Reaction pathways and free energy profiles for spontaneous hydrolysis of urea and tetramethylurea: unexpected substituent effects

Abstract

It has been difficult to directly measure the spontaneous hydrolysis rate of urea and, thus, 1,1,3,3-tetramethylurea (Me₄U) was used as a model to determine the “experimental” rate constant for urea hydrolysis. The use of Me₄U was based on an assumption that the rate of urea hydrolysis should be 2.8 times that of Me₄U hydrolysis because the rate of acetamide hydrolysis is 2.8 times that of N,N-dimethyl-acetamide hydrolysis. The present first-principles electronic-structure calculations on the competing non-enzymatic hydrolysis pathways have demonstrated that the dominant pathway is the neutral hydrolysis via the CN addition for both urea (when pH < ∼11.6) and Me₄U (regardless of pH), unlike the non-enzymatic hydrolysis of amides where alkaline hydrolysis is dominant.
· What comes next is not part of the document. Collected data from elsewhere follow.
<file path="src/rtl/pc_unit.sv">
// 6502 program counter: PCL/PCH registers, deferred low-to-high carry, ADL/ADH loads, bus drives.
// Build option: define PC_FAST_CARRY_EN for a single-cycle full-width increment.
module pc_unit #(
   parameter int                     LO_W     = 8,
   parameter int                     HI_W     = 8,
   parameter logic [LO_W+HI_W-1:0]   RESET_PC = (LO_W+HI_W)'(16'hFFFC)
) (
   input  logic                                   i_clk,
   input  logic                                   i_rst,
   input  logic                                   i_inc,
   input  logic                                   i_pcl_load_adl,
   input  logic                                   i_pch_load_adh,
   input  logic [LO_W-1:0]                        i_adl_data,
   input  logic [HI_W-1:0]                        i_adh_data,
   input  logic                                   i_pcl_db_en,
   input  logic                                   i_pch_db_en,
   input  logic                                   i_pcl_adl_en,
   input  logic                                   i_pch_adh_en,
   output logic [((LO_W > HI_W) ? LO_W : HI_W)-1:0] o_db_out,
   output logic [LO_W-1:0]                        o_adl_out,
   output logic [HI_W-1:0]                        o_adh_out,
   output logic [LO_W+HI_W-1:0]                   o_pc_out,
   output logic                                   o_carry_pend
);

   // state    | meaning
   // ST_RUN   | no carry outstanding
   // ST_CARRY | PCL wrapped last edge; PCH increments on the next edge

   localparam int DB_W = (LO_W > HI_W) ? LO_W : HI_W;

   typedef enum logic {ST_RUN, ST_CARRY} state_t;

   state_t            r_state;
   state_t            w_state_nxt;
   logic [LO_W-1:0]   r_pcl;
   logic [HI_W-1:0]   r_pch;
   logic [LO_W-1:0]   w_pcl_nxt;
   logic [HI_W-1:0]   w_pch_nxt;

   always_ff @(posedge i_clk) begin
      if (i_rst) begin
         r_pcl   <= RESET_PC[LO_W-1:0];
         r_pch   <= RESET_PC[LO_W+HI_W-1:LO_W];
         r_state <= ST_RUN;
      end else begin
         r_pcl   <= w_pcl_nxt;
         r_pch   <= w_pch_nxt;
         r_state <= w_state_nxt;
      end
   end

   always_comb begin
      w_pcl_nxt   = r_pcl;
      w_pch_nxt   = r_pch;
      w_state_nxt = ST_RUN;
`ifdef PC_FAST_CARRY_EN
      // CARRY is never entered, so CARRY_PEND stays low in this build.
      if (i_inc)
         {w_pch_nxt, w_pcl_nxt} = {r_pch, r_pcl} + 1'b1;
      if (i_pcl_load_adl)
         w_pcl_nxt = i_adl_data;
      if (i_pch_load_adh)
         w_pch_nxt = i_adh_data;
`else
      if (i_pcl_load_adl)
         w_pcl_nxt = i_adl_data;
      else if (i_inc)
         w_pcl_nxt = r_pcl + 1'b1;
      if (r_state == ST_CARRY)
         w_pch_nxt = r_pch + 1'b1;
      // An ADH load overrides (and so drops) a pending carry.
      if (i_pch_load_adh)
         w_pch_nxt = i_adh_data;
      if (i_inc && !i_pcl_load_adl && (&r_pcl))
         w_state_nxt = ST_CARRY;
`endif
   end

   always_comb begin
      o_db_out     = '0;
      o_adl_out    = '0;
      o_adh_out    = '0;
      o_pc_out     = {r_pch, r_pcl};
      o_carry_pend = (r_state == ST_CARRY);
      if (i_pcl_db_en)
         o_db_out = DB_W'(r_pcl);
      else if (i_pch_db_en)
         o_db_out = DB_W'(r_pch);
      if (i_pcl_adl_en)
         o_adl_out = r_pcl;
      if (i_pch_adh_en)
         o_adh_out = r_pch;
   end

endmodule
</file>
Based on the computational data, the substituent shift of the free energy barrier calculated for the neutral hydrolysis is remarkably different from that for the alkaline hydrolysis, and the rate constant for the urea hydrolysis should be ∼1.3 × 10⁹-fold lower than that (4.2 × 10⁻¹² s⁻¹) measured for the Me₄U hydrolysis. As a result, the rate enhancement and catalytic proficiency of urease should be 1.2 × 10²⁵ and 3 × 10²⁷ M⁻¹, respectively, suggesting that urease surpasses proteases and all other enzymes in its power to enhance the rate of reaction. All of the computational results are consistent with available experimental data for Me₄U, suggesting that the computational prediction for urea is reliable.